**SUPPLIED RECORDS:**
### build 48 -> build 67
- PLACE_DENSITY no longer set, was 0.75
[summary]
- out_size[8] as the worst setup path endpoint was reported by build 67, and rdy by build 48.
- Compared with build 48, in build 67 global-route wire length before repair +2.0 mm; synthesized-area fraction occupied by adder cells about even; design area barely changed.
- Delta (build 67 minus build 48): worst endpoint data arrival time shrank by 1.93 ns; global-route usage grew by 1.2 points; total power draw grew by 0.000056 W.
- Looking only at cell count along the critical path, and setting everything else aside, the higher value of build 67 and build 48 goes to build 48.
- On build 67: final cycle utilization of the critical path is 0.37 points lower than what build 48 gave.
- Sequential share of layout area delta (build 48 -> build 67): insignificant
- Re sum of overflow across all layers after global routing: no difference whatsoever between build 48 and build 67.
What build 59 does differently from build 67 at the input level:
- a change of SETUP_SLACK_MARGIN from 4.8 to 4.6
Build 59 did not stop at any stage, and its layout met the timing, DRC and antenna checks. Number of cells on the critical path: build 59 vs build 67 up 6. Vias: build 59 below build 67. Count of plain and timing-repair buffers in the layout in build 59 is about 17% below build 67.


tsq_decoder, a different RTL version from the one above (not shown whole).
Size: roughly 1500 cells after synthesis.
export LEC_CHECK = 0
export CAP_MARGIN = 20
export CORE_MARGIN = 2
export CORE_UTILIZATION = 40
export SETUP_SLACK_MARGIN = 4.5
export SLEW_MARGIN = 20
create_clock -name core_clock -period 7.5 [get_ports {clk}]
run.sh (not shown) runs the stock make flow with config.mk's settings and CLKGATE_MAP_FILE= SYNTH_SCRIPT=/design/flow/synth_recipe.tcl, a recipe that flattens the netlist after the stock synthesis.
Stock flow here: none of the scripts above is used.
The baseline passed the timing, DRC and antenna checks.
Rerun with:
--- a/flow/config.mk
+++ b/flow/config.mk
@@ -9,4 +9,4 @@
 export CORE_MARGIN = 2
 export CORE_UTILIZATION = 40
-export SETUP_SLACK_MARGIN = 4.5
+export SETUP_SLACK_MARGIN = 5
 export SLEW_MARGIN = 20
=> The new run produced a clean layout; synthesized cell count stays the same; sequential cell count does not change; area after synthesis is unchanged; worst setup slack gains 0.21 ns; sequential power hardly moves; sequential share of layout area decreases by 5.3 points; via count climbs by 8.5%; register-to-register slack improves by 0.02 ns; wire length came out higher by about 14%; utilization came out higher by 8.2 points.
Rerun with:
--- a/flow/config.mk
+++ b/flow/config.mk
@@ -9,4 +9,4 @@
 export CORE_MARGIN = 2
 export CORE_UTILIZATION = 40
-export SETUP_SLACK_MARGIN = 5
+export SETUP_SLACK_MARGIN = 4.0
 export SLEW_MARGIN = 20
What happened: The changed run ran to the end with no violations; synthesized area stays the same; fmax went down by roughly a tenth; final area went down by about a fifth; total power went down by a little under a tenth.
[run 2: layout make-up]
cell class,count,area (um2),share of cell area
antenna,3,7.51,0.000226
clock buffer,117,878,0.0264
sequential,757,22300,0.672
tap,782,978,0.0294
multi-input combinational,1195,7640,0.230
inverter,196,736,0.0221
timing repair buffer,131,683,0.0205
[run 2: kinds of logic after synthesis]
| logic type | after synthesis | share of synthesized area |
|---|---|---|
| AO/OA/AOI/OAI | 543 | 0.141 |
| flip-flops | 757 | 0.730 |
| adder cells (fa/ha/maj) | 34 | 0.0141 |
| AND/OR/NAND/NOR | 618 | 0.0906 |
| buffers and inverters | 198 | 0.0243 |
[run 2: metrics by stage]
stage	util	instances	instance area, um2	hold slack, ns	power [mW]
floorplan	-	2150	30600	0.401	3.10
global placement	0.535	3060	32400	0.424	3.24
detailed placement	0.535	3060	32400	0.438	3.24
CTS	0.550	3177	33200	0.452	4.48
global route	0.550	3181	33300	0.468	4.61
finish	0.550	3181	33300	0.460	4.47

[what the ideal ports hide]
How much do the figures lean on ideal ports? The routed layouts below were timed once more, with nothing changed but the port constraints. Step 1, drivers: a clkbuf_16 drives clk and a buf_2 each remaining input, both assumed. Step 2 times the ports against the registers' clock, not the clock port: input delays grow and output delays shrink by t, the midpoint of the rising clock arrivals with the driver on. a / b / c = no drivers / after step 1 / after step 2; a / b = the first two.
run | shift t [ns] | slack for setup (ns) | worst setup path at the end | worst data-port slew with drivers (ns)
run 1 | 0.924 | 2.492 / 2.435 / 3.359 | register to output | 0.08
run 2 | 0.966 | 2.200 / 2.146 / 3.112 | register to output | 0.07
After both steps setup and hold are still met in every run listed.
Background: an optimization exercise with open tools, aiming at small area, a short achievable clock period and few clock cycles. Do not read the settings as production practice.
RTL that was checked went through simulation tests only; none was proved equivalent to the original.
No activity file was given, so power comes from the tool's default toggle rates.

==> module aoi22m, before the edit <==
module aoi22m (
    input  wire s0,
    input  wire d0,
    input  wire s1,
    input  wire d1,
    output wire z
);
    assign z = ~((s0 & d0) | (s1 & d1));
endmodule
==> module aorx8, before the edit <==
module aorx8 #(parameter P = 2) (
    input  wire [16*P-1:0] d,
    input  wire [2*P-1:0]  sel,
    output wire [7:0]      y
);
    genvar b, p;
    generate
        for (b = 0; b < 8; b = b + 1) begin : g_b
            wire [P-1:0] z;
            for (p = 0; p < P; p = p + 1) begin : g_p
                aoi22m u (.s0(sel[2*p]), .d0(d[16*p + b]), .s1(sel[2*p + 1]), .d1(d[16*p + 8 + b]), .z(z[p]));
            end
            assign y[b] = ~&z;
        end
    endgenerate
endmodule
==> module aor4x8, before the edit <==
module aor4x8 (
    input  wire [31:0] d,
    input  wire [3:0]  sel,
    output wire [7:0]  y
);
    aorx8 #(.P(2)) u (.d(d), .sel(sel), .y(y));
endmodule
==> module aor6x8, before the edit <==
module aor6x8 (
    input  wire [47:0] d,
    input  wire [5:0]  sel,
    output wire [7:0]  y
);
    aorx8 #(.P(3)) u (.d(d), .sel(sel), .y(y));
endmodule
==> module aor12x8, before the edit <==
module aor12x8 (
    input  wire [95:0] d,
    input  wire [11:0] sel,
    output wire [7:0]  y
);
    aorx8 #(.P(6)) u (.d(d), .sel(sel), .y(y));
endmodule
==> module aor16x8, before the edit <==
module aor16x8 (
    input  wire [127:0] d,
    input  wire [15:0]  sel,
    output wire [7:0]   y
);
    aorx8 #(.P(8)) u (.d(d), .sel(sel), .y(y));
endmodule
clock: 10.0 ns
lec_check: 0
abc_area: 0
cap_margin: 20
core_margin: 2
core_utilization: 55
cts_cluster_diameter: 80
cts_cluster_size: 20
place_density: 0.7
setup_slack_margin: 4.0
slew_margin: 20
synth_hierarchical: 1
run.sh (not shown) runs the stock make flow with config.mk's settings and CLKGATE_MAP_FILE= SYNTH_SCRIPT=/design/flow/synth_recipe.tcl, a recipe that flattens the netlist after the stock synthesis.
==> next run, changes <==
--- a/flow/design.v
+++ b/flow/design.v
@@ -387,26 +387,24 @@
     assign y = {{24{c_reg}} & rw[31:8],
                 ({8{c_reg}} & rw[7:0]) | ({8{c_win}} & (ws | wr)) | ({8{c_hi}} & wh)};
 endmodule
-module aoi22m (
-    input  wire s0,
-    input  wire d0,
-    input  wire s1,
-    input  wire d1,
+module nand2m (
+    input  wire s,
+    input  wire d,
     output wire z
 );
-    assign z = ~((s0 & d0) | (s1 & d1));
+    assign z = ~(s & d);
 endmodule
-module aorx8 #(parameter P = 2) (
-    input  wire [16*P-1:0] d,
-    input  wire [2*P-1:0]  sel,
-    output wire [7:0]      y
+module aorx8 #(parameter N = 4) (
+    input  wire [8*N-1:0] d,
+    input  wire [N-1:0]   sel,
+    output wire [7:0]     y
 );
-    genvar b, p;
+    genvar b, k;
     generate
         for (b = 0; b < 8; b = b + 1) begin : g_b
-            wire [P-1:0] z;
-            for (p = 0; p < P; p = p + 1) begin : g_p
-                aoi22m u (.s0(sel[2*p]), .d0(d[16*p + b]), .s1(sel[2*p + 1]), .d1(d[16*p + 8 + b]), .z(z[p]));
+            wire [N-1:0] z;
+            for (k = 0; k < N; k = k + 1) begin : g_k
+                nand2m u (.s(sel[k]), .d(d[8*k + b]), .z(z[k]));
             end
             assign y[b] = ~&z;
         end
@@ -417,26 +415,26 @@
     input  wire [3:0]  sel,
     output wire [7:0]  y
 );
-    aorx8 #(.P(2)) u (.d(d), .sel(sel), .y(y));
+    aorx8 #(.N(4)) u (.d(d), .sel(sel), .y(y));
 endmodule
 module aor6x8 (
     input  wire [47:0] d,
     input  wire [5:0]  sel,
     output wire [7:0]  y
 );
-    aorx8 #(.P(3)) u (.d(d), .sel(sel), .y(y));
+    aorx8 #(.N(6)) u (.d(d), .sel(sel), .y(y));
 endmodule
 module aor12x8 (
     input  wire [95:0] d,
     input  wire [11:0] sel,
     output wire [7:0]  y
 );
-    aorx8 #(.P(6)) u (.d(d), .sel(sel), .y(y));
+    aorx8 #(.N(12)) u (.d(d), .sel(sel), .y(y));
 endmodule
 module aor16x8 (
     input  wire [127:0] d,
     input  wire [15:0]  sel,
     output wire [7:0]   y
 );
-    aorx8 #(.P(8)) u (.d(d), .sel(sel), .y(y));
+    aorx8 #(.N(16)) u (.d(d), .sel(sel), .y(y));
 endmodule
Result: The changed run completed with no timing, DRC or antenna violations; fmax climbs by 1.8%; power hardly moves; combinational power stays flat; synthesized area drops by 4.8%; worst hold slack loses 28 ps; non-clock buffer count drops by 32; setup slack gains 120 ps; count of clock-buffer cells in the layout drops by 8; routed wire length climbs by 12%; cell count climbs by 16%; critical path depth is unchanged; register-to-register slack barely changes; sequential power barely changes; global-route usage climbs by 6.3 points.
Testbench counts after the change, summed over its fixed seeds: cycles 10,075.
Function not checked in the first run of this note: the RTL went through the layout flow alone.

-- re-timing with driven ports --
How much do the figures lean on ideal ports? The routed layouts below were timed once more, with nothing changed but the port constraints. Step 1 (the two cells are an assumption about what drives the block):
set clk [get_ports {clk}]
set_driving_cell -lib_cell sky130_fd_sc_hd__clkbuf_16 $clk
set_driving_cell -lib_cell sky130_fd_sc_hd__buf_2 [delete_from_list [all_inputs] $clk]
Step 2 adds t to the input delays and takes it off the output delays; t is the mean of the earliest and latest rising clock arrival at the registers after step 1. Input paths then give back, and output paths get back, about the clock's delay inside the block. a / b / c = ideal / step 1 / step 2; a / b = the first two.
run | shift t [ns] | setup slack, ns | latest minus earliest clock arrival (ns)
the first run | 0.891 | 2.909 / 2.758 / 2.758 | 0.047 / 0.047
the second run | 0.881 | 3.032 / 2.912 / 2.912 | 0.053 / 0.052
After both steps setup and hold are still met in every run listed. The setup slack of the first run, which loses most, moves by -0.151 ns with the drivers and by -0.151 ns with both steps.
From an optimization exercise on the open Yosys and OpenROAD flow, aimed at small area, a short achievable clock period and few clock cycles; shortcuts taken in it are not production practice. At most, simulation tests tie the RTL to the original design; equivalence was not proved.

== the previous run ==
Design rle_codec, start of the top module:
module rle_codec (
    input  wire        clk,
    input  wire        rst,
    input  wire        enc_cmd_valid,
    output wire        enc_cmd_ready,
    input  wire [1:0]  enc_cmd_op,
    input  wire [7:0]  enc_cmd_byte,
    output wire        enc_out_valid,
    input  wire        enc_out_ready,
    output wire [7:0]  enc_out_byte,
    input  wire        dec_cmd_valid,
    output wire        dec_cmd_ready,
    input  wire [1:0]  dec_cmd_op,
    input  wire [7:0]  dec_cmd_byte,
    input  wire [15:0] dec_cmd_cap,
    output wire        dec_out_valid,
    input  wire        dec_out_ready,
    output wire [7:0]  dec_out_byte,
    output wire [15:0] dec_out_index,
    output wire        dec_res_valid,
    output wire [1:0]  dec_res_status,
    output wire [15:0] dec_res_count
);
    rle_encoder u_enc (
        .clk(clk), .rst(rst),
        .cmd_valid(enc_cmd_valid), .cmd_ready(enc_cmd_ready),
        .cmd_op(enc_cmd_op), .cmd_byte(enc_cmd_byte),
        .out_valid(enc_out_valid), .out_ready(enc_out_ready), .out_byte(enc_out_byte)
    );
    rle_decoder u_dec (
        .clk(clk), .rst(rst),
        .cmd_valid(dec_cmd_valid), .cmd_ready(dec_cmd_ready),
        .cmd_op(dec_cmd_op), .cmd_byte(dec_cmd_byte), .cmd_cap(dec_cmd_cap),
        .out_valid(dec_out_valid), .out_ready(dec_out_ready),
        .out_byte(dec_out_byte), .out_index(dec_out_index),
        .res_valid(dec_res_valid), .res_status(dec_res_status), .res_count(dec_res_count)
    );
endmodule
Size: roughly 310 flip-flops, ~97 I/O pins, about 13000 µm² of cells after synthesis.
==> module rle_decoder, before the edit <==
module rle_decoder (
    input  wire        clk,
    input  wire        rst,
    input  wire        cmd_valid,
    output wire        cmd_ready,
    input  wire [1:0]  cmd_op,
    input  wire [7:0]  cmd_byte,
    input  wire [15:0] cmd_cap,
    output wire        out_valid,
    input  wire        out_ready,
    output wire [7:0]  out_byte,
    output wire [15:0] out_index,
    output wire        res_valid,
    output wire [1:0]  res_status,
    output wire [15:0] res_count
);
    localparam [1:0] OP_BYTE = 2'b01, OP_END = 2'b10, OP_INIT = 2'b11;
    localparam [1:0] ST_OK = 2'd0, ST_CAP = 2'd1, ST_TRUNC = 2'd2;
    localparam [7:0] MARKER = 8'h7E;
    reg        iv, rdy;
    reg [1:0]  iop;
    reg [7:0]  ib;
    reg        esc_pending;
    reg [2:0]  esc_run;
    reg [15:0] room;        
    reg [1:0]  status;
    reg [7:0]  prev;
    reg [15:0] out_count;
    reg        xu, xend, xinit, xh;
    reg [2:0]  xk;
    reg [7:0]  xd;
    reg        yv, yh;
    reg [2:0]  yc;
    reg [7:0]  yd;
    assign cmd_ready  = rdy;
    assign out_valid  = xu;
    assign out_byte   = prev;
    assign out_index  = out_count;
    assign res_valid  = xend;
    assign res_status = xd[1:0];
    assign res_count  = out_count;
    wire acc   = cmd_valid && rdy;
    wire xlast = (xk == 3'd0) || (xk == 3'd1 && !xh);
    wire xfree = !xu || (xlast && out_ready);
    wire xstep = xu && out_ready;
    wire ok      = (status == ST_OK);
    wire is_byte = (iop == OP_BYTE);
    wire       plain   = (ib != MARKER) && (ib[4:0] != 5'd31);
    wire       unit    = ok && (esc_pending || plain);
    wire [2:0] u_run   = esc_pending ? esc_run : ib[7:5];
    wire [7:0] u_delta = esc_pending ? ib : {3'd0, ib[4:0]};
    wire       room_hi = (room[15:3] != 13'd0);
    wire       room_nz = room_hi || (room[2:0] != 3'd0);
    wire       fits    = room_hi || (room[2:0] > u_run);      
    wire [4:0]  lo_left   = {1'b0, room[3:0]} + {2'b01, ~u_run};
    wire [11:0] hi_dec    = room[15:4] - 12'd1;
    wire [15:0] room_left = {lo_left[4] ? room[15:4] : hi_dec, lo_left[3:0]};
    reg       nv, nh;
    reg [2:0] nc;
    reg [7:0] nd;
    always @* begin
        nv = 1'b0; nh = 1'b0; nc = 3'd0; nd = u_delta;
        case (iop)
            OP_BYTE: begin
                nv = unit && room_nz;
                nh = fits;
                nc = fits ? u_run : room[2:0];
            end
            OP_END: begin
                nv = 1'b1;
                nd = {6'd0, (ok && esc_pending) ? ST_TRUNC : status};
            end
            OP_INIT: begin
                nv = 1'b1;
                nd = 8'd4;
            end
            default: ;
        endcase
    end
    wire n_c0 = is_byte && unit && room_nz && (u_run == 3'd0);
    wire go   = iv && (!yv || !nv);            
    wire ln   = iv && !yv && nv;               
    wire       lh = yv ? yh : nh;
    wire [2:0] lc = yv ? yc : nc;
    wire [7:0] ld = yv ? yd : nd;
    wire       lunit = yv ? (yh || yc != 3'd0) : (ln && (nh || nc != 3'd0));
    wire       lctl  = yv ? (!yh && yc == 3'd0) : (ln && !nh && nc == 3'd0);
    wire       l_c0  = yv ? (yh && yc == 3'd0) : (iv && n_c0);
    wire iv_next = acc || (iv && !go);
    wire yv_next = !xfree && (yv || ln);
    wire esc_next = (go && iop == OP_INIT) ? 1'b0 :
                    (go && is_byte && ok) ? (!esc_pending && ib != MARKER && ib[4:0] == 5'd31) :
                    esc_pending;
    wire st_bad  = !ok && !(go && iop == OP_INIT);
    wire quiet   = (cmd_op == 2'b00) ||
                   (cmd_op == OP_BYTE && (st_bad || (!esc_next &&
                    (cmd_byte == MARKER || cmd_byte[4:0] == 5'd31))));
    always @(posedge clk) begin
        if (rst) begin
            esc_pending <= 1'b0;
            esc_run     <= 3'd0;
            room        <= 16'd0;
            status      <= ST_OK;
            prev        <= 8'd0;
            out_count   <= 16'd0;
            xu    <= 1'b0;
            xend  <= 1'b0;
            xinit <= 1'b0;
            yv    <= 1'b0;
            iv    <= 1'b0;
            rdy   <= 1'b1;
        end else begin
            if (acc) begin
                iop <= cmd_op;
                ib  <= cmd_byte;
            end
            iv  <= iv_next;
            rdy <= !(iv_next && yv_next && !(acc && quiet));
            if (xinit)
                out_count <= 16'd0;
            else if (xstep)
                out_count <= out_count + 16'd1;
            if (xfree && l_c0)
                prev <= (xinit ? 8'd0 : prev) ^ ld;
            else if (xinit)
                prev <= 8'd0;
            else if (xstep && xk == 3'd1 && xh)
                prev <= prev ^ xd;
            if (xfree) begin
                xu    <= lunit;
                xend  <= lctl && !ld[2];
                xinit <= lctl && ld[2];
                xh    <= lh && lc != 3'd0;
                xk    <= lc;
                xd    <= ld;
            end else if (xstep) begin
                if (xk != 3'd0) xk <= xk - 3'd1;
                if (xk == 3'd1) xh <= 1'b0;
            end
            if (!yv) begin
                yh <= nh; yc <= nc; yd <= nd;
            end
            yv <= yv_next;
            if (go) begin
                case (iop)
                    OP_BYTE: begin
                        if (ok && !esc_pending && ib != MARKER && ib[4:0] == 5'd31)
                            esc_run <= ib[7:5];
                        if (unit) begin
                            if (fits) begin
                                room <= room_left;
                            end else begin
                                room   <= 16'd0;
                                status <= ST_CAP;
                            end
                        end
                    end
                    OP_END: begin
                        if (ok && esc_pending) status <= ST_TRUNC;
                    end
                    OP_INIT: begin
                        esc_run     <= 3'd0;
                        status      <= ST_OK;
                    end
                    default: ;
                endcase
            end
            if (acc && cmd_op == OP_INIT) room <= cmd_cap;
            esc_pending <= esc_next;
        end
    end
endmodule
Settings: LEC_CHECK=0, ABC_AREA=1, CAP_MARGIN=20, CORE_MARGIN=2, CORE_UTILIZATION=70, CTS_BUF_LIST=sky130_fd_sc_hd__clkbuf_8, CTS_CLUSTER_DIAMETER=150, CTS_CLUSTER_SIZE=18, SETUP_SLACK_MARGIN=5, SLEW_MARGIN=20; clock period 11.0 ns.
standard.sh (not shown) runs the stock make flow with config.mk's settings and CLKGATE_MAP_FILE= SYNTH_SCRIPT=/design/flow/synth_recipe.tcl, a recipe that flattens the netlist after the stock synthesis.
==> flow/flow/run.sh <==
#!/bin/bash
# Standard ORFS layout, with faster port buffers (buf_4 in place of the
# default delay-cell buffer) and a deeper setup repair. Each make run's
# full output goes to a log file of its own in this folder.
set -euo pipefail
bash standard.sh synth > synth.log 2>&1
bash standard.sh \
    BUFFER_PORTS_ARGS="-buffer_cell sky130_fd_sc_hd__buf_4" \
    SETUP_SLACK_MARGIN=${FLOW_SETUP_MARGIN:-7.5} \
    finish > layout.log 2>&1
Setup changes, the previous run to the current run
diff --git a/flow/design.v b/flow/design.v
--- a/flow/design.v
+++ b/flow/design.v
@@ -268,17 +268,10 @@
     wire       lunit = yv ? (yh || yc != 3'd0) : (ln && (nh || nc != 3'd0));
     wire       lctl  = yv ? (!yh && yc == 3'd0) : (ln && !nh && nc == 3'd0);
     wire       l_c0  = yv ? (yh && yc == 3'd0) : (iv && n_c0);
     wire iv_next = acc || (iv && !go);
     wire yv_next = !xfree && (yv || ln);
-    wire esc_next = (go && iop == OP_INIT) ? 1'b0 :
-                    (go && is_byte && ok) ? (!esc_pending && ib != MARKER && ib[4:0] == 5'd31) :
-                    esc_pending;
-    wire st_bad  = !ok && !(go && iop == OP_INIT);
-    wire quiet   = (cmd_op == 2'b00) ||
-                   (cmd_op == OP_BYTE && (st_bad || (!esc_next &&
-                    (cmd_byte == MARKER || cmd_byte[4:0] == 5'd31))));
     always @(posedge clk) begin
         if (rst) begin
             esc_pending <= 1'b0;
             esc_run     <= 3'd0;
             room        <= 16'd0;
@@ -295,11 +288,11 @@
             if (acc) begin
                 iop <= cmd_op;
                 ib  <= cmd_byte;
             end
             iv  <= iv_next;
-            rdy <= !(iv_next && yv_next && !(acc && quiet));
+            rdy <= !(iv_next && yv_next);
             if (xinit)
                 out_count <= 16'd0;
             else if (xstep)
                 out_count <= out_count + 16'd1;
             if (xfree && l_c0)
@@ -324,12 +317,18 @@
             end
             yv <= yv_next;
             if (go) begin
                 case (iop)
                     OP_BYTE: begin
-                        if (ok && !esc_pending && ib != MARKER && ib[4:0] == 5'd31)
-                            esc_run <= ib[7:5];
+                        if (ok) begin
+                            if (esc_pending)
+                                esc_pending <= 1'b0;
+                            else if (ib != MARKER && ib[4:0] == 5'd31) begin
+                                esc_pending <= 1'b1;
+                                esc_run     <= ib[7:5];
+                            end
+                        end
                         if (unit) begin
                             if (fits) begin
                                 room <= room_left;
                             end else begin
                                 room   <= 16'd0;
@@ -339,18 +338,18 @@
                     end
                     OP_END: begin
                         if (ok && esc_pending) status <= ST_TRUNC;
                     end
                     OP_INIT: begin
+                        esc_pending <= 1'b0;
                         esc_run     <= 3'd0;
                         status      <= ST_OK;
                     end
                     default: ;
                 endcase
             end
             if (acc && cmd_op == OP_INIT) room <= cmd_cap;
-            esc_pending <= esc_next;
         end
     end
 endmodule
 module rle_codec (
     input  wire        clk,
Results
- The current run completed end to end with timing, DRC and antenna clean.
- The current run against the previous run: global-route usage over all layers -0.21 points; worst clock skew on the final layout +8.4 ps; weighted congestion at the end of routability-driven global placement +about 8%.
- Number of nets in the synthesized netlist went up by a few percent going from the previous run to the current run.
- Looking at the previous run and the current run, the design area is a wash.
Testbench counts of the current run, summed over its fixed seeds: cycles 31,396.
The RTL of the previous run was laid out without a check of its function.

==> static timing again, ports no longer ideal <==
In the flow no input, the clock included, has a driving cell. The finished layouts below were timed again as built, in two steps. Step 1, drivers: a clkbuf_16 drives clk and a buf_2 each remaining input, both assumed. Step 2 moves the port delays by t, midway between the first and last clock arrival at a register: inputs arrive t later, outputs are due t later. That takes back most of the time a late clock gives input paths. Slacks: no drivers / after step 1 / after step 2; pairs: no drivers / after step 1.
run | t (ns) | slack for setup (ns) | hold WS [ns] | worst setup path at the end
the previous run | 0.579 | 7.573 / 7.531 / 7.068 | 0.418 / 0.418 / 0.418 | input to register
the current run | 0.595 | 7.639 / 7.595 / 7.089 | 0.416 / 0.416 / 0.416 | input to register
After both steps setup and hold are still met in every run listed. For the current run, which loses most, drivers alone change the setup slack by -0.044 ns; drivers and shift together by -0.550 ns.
==
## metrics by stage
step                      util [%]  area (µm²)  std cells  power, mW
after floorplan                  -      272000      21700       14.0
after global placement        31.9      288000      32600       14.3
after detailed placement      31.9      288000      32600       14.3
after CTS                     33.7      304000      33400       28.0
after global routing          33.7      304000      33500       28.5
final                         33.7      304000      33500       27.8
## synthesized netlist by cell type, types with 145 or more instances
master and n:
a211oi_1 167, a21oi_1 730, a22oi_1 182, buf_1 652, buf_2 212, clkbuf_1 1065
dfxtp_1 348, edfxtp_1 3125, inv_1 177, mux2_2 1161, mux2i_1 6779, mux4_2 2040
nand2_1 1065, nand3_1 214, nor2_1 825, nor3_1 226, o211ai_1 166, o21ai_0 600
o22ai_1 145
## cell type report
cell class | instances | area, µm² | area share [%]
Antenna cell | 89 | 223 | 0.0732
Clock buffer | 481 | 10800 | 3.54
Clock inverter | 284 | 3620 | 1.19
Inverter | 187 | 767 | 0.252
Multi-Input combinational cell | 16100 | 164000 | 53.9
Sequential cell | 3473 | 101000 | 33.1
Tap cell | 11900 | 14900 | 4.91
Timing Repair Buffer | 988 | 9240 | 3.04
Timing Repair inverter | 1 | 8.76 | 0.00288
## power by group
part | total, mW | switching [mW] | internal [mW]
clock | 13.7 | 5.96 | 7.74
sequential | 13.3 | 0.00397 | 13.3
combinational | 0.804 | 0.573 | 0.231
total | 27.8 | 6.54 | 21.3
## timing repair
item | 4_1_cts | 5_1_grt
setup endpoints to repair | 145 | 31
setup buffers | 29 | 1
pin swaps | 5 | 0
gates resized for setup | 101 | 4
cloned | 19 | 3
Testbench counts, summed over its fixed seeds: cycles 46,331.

**TASK TO COMPLETE:**
Take the lines above from the one containing "-export SETUP_SLACK_MARGIN = 5" to the one containing "[what the ideal ports hide]" and retype them exactly, both ends included, with nothing added.

**TASK OUTPUT:**
-export SETUP_SLACK_MARGIN = 5
+export SETUP_SLACK_MARGIN = 4.0
 export SLEW_MARGIN = 20
What happened: The changed run ran to the end with no violations; synthesized area stays the same; fmax went down by roughly a tenth; final area went down by about a fifth; total power went down by a little under a tenth.
[run 2: layout make-up]
cell class,count,area (um2),share of cell area
antenna,3,7.51,0.000226
clock buffer,117,878,0.0264
sequential,757,22300,0.672
tap,782,978,0.0294
multi-input combinational,1195,7640,0.230
inverter,196,736,0.0221
timing repair buffer,131,683,0.0205
[run 2: kinds of logic after synthesis]
| logic type | after synthesis | share of synthesized area |
|---|---|---|
| AO/OA/AOI/OAI | 543 | 0.141 |
| flip-flops | 757 | 0.730 |
| adder cells (fa/ha/maj) | 34 | 0.0141 |
| AND/OR/NAND/NOR | 618 | 0.0906 |
| buffers and inverters | 198 | 0.0243 |
[run 2: metrics by stage]
stage	util	instances	instance area, um2	hold slack, ns	power [mW]
floorplan	-	2150	30600	0.401	3.10
global placement	0.535	3060	32400	0.424	3.24
detailed placement	0.535	3060	32400	0.438	3.24
CTS	0.550	3177	33200	0.452	4.48
global route	0.550	3181	33300	0.468	4.61
finish	0.550	3181	33300	0.460	4.47

[what the ideal ports hide]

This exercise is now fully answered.